MRI scans often play a key role in an accurate dementia diagnosis, including ruling out other causes of symptoms and assisting in diagnosing the type of dementia. Emerging disease-modifying treatments such as lecanemab and donanemab also require an MRI scan before starting treatment and for safety monitoring during the course of treatment. Reducing the cost of scanning would contribute to lowering the total cost of delivering for such treatments.
The ADMIRA study (Accelerated Magnetic Resonance Imaging for Alzheimer’s disease), part funded by Alzheimer’s Society’s Heather Corrie Impact Fund, aimed to understand the reliability of fast MRI scans compared to standard-of-care clinical scans. The neurologists on the study were joined by co-authors from the UCL Hawkes Institute and the UCL Advanced Research Computing Centre in the faculty of Engineering.
The research team scanned 92 people in an outpatient setting where an MRI brain scan was planned as part of their routine clinical assessment. The accelerated scans were carried out and enhanced to increase the quality of the image using new scanning methods. Three neuroradiologists examined these scans, and weren’t aware if they were looking at fast or standard-of-care scans.
Co-author Professor Geoff Parker (UCL Hawkes Institute and UCL Medical Physics and Biomedical Engineering) said: “Our research has taken advantage of recent breakthroughs in scanner technology. Our task was to work out just how fast we could scan while maintaining image quality good enough for diagnosis.”
The team found that the quicker scans reduced time in the scanner by 63% and they were as reliable as the standard-of-care scans for diagnosis and visual ratings.

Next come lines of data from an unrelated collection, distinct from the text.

What follows belongs to an exercise in optimizing a design on an open flow for small area and a short achievable clock period; a production flow would make more cautious choices.
At most, simulation tests tie the RTL to the original design; equivalence was not proved.
No activity file was given, so power comes from the tool's default toggle rates.

==> flow/design.v <==
module ram_pipe (
    input  logic        clk,
    input  logic        rst,
    input  logic        req_valid,
    output logic        req_ready,
    input  logic        req_we,
    input  logic [7:0]  req_addr,
    input  logic [15:0] req_wdata,
    output logic        rsp_valid,
    output logic [15:0] rsp_rdata,
    input  logic        clr_start,
    output logic        busy
);
    logic       busy_q, ready_q;
    logic [7:0] clr_q;
    logic       busy_d;
    logic       accept;
    assign accept = req_valid & ready_q;
    always_comb begin
        if (busy_q) busy_d = (clr_q != 8'hff);
        else        busy_d = clr_start;
    end
    always_ff @(posedge clk) begin
        if (!rst) begin
            busy_q  <= 1'b1;
            ready_q <= 1'b0;
            clr_q   <= '0;
        end else begin
            busy_q  <= busy_d;
            ready_q <= ~busy_d;
            clr_q   <= clr_q + {7'd0, busy_q};
        end
    end
    assign req_ready = ready_q;
    assign busy      = busy_q;
    logic ph_q;
    always_ff @(posedge clk) begin
        if (!rst) ph_q <= 1'b0;
        else      ph_q <= ~ph_q;
    end
    logic [7:0]  wa;
    logic        w_en;
    logic [15:0] wlo_q, whi_q;      
    logic [15:0] wlo_n_q, whi_n_q;  
    logic [15:0] wdx_q;             
    assign wa   = busy_q ? clr_q : req_addr;
    assign w_en = rst & (busy_q | (accept & req_we));
    always_ff @(posedge clk) begin
        for (int i = 0; i < 16; i++) begin
            wlo_q[i]   <= w_en & (wa[3:0] == i[3:0]);
            whi_q[i]   <= (wa[7:4] == i[3:0]);
            wlo_n_q[i] <= ~(w_en & (wa[3:0] == i[3:0]));
            whi_n_q[i] <= ~(wa[7:4] == i[3:0]);
        end
        if (w_en) wdx_q <= (busy_q ? 16'h0000 : req_wdata) ^ {16{~ph_q}};
    end
    logic [15:0]  mem [256];
    logic [255:0] wsel, whold;
    always_comb begin
        for (int w = 0; w < 256; w++) begin
            wsel[w]  = ~(wlo_n_q[w % 16] | whi_n_q[w / 16]);
            whold[w] = ~(wlo_q[w % 16] & whi_q[w / 16]);
        end
    end
    always_ff @(posedge clk) begin
        for (int w = 0; w < 256; w++) begin
            mem[w] <= ~((mem[w] | {16{wsel[w]}}) & (wdx_q | {16{whold[w]}}));
        end
    end
    logic [15:0]   dlo;     
    logic [15:0]   dhi;     
    logic [4095:0] mem_flat;
    logic [255:0]  cand_flat;
    logic [15:0]   cand [16];
    logic          hit;
    always_comb begin
        for (int i = 0; i < 16; i++) begin
            dlo[i] = (req_addr[3:0] == i[3:0]);
            dhi[i] = (req_addr[7:4] == i[3:0]);
        end
        for (int w = 0; w < 256; w++) mem_flat[w * 16 +: 16] = mem[w];
        for (int j = 0; j < 16; j++) cand[j] = cand_flat[j * 16 +: 16];
        hit = (|(wlo_q & dlo)) & (|(whi_q & dhi));
    end
    for (genvar j = 0; j < 8; j++) begin : g_rdsel
        logic [15:0] sel;
        ram_pipe_rddec u_rddec (
            .addr (req_addr[3:0]),
            .sel  (sel)
        );
        ram_pipe_rdsel u_rdsel (
            .mem  (mem_flat[j * 512 +: 512]),
            .sel  (sel),
            .cand (cand_flat[j * 32 +: 32])
        );
    end
    logic [15:0] cand_q [16];
    logic [15:0] csel_q;
    logic        hit_q;
    logic        v1_q, v2_q;
    logic [15:0] dat_q;
    logic [15:0] rd;
    always_ff @(posedge clk) begin
        for (int j = 0; j < 16; j++) begin
            cand_q[j] <= cand[j];
            csel_q[j] <= (req_addr[7:4] == j[3:0]);
        end
        hit_q <= hit;
    end
    always_comb begin
        rd = '0;
        for (int j = 0; j < 16; j++) rd = rd | (cand_q[j] & {16{csel_q[j]}});
        if (hit_q) rd = wdx_q;
        rd = rd ^ {16{~ph_q}};
    end
    always_ff @(posedge clk) begin
        if (!rst) begin
            v1_q  <= 1'b0;
            v2_q  <= 1'b0;
            dat_q <= '0;
        end else begin
            v1_q <= accept & ~req_we;
            v2_q <= v1_q;
            if (v1_q) dat_q <= rd;
        end
    end
    assign rsp_valid = v2_q;
    assign rsp_rdata = dat_q;
endmodule
module ram_pipe_rddec (
    input  logic [3:0]  addr,
    output logic [15:0] sel
);
    always_comb begin
        for (int i = 0; i < 16; i++) sel[i] = (addr == i[3:0]);
    end
endmodule
module ram_pipe_rdsel (
    input  logic [511:0] mem,
    input  logic [15:0]  sel,
    output logic [31:0]  cand
);
    always_comb begin
        cand = '0;
        for (int k = 0; k < 2; k++) begin
            for (int i = 0; i < 16; i++) begin
                cand[k * 16 +: 16] = cand[k * 16 +: 16] | (mem[(k * 16 + i) * 16 +: 16] & {16{sel[i]}});
            end
        end
    end
endmodule
make LEC_CHECK=0 ABC_CLOCK_PERIOD_IN_PS=2000 CAP_MARGIN=20 CORE_MARGIN=2 CORE_UTILIZATION=70 CTS_CLUSTER_DIAMETER=60 CTS_CLUSTER_SIZE=30 PLACE_DENSITY=0.75 SETUP_SLACK_MARGIN=1.9 SLEW_MARGIN=30 SYNTH_HIERARCHICAL=1 SYNTH_MINIMUM_KEEP_SIZE=0 finish   # period 4.0 ns
run.sh (not shown) runs the stock make flow with config.mk's settings and CLKGATE_MAP_FILE= SYNTH_SCRIPT=/design/flow/synth_recipe.tcl, a recipe that flattens the netlist after the stock synthesis.
The starting point finished clean.
Next try:
--- a/flow/design.v
+++ b/flow/design.v
@@ -96,21 +96,23 @@
     end
     logic [15:0] cand_q [16];
-    logic [15:0] csel_q;
-    logic        hit_q;
+    logic [15:0] rs_q;
+    logic        rf_q, rx_q;
+    logic        r_en;
     logic        v1_q, v2_q;
     logic [15:0] dat_q;
     logic [15:0] rd;
+    assign r_en = rst & accept & ~req_we;
     always_ff @(posedge clk) begin
         for (int j = 0; j < 16; j++) begin
             cand_q[j] <= cand[j];
-            csel_q[j] <= (req_addr[7:4] == j[3:0]);
+            rs_q[j]   <= r_en & ~hit & (req_addr[7:4] == j[3:0]);
         end
-        hit_q <= hit;
+        rf_q <= r_en & hit;
+        rx_q <= r_en & ph_q;
     end
     always_comb begin
-        rd = '0;
-        for (int j = 0; j < 16; j++) rd = rd | (cand_q[j] & {16{csel_q[j]}});
-        if (hit_q) rd = wdx_q;
-        rd = rd ^ {16{~ph_q}};
+        rd = wdx_q & {16{rf_q}};
+        for (int j = 0; j < 16; j++) rd = rd | (cand_q[j] & {16{rs_q[j]}});
+        rd = (rd ^ {16{rx_q}}) | (dat_q & {16{~v1_q}});
     end
     always_ff @(posedge clk) begin
@@ -120,7 +122,7 @@
             dat_q <= '0;
         end else begin
-            v1_q <= accept & ~req_we;
-            v2_q <= v1_q;
-            if (v1_q) dat_q <= rd;
+            v1_q  <= r_en;
+            v2_q  <= v1_q;
+            dat_q <= rd;
         end
     end
- clock-buffer cell count falls by 10
- sequential share of layout area rises by 0.34 points
- routed wire length falls by 1.4%
- via count falls by 0.90%
- clock skew rises by 0.0087 ns
- final cell count falls by 0.55%
- clock power falls by about 4%
- maximum frequency stays flat
- synthesized cell count falls by 0.45%
- design area falls by 0.67%
Only the layout flow was run in the first run of this note; the RTL was not checked for function there.

[re-timing with driven ports]
Ports are ideal in the flow. The routed layouts listed here were re-timed in OpenROAD. Step 1, drivers: a clkbuf_16 drives clk and a buf_2 each remaining input, both assumed. Step 2 moves the port delays by t, midway between the first and last clock arrival at a register: inputs arrive t later, outputs are due t later. That takes back most of the time a late clock gives input paths. Slacks: ideal / step 1 / step 2; pairs: ideal / step 1.
run	t, ns	slack for setup (ns)	latest minus earliest clock arrival (ns)	slew at the worst register clock pin (ns)	pins driven straight from the clock port
the first run	1.012	1.593 / 1.538 / 0.586	0.042 / 0.041	0.12 / 0.12	1
the second run	1.026	1.591 / 1.492 / 0.563	0.056 / 0.056	0.11 / 0.11	1
After both steps every run listed still meets setup and hold. The setup slack of the second run, which loses most, moves by -0.099 ns with the drivers and by -1.028 ns with both steps.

First author Dr Miguel Rosa-Grilo (UCL Queen Square Institute of Neurology) said: “We were confident that the new scan would prove non-inferior to the standard scan, given the high image quality – but it was remarkable how well it performed.”
Richard Oakley, Associate Director of Research and Innovation at Alzheimer’s Society, said: “Dementia is the UK’s biggest killer, but one in three people living with the condition haven’t had a diagnosis. An early and accurate diagnosis isn’t just a label, it’s the first step to getting vital care, support and treatment.

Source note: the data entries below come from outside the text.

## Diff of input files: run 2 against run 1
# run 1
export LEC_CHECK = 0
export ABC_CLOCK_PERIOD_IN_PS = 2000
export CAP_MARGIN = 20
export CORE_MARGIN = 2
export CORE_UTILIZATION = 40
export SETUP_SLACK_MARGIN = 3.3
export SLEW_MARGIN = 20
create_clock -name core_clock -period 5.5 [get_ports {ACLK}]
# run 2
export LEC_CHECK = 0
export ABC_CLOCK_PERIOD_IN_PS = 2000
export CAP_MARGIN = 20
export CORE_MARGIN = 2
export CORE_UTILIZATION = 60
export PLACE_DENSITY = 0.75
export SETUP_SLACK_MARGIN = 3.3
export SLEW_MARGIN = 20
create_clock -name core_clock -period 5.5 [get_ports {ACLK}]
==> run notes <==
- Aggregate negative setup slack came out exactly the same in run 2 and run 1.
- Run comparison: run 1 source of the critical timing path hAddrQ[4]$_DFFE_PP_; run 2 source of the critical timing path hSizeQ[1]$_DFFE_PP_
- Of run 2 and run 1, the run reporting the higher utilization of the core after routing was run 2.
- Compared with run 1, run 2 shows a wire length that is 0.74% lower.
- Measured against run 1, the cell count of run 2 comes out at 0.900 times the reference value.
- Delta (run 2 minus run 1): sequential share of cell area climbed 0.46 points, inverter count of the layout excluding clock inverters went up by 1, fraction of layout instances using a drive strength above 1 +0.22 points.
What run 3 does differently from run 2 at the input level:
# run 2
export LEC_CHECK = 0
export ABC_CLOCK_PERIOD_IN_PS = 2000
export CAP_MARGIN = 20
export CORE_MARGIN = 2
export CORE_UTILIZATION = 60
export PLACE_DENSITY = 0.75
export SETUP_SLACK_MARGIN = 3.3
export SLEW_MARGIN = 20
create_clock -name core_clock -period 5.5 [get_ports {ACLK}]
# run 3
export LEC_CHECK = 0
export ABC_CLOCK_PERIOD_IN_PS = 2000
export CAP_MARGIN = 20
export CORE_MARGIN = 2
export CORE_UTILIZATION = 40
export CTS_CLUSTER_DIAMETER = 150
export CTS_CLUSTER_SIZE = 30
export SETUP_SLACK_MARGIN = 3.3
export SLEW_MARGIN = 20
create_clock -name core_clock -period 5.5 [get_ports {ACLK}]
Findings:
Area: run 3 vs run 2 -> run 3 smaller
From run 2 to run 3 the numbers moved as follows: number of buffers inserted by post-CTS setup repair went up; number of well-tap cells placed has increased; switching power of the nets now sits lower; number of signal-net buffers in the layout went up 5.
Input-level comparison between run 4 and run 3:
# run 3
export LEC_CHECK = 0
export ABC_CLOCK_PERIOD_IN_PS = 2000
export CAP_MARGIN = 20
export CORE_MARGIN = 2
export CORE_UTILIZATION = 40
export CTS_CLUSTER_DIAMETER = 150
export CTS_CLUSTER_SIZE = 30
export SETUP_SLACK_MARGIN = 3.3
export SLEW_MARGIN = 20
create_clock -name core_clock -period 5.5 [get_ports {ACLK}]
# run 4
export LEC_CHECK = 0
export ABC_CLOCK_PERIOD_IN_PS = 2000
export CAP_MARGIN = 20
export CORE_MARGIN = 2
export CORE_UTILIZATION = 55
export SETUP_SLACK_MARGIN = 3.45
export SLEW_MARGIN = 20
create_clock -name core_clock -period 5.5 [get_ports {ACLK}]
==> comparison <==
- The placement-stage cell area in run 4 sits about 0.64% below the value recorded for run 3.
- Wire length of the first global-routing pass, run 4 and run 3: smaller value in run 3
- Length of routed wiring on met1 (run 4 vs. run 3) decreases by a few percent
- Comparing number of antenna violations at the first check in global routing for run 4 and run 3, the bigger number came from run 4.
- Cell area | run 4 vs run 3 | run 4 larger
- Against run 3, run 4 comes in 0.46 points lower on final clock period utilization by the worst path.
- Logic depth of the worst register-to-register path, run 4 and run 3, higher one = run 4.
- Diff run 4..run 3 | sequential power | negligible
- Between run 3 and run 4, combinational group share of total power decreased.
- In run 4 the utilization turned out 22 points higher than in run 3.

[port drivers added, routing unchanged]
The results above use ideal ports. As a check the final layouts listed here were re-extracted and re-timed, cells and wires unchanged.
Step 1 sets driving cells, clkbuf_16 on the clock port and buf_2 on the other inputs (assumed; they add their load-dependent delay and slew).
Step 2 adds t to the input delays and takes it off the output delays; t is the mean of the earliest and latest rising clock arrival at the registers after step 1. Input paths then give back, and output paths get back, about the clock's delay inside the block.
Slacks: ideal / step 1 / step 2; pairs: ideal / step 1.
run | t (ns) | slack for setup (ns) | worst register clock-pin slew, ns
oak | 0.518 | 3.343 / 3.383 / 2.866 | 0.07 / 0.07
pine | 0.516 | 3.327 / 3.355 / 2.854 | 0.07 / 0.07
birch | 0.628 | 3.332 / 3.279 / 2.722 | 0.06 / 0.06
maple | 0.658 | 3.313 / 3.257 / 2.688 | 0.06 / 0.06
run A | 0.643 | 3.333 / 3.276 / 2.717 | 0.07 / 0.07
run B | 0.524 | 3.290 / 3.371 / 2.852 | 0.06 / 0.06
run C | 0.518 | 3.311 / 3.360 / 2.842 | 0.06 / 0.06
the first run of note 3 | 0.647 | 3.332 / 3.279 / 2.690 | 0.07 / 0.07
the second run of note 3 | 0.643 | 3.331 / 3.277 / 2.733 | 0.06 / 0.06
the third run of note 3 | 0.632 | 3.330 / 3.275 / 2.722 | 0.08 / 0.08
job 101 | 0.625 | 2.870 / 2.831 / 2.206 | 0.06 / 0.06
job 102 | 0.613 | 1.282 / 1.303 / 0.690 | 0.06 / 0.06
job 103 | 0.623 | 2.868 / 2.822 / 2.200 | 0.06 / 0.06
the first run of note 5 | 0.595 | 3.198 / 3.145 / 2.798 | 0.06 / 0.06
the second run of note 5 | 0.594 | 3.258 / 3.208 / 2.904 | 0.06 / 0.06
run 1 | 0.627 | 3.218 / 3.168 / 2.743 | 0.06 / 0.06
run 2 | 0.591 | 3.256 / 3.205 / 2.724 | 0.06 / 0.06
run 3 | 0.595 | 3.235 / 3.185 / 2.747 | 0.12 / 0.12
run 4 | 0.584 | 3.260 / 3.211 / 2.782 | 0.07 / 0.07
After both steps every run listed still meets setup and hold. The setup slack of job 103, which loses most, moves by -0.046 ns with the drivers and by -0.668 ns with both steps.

“While MRIs aren’t the only way to diagnosis dementia, very few people with concerns about their cognitive health are offered one as part of the diagnosis process, mainly because they are expensive and not widely available. These faster MRIs, which take less than half the time of standard scans, could help end this postcode lottery in dementia diagnosis, cut costs and potentially give more people access to them.
“MRI scans can be an uncomfortable and daunting experience for patients, so anything we can do to make it an easier process is really positive.

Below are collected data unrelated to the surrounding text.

Background: an optimization exercise with open tools, aiming at small area. Do not read the settings as production practice. In this exercise RTL edits were held to simulation tests only and were not proved equivalent to the original. No activity file was given, so power comes from the tool's default toggle rates. The clock port is modelled as an ideal driver; clocking choices that lean on that would not hold on a real chip.

==> flow/design.v <==
module window_gen_top (
  input  logic         clk,
  input  logic         rst_n,
  input  logic         aclr,
  input  logic         ien,
  input  logic         isof,
  input  logic [9:0]   per_img_Y,
  output logic         oen,
  output logic [249:0] win_data,
  output logic [5:0]   win_row,
  output logic [5:0]   win_col,
  output logic         win_inside
);
  window_gen_kxk #(
    .DW(10), .K(5), .IMG_W(64), .IMG_H(48), .ZERO_PAD(1)
  ) u_core (
    .clk        (clk),
    .rst_n      (rst_n),
    .aclr       (aclr),
    .ien        (ien),
    .isof       (isof),
    .per_img_Y  (per_img_Y),
    .oen        (oen),
    .win_data   (win_data),
    .win_row    (win_row),
    .win_col    (win_col),
    .win_inside (win_inside)
  );
endmodule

“So far, this shortened MRI scan has been tested at one specialist centre with one type of MRI scanner, so more research is needed to make sure this works across different types of scanners and a diverse range of people. We’re hugely encouraged by this progress and eager to see how it continues.”
The team will now build on their early results by making sure the approach works across different types of MRI machines, so it can benefit as many hospitals and clinics as possible.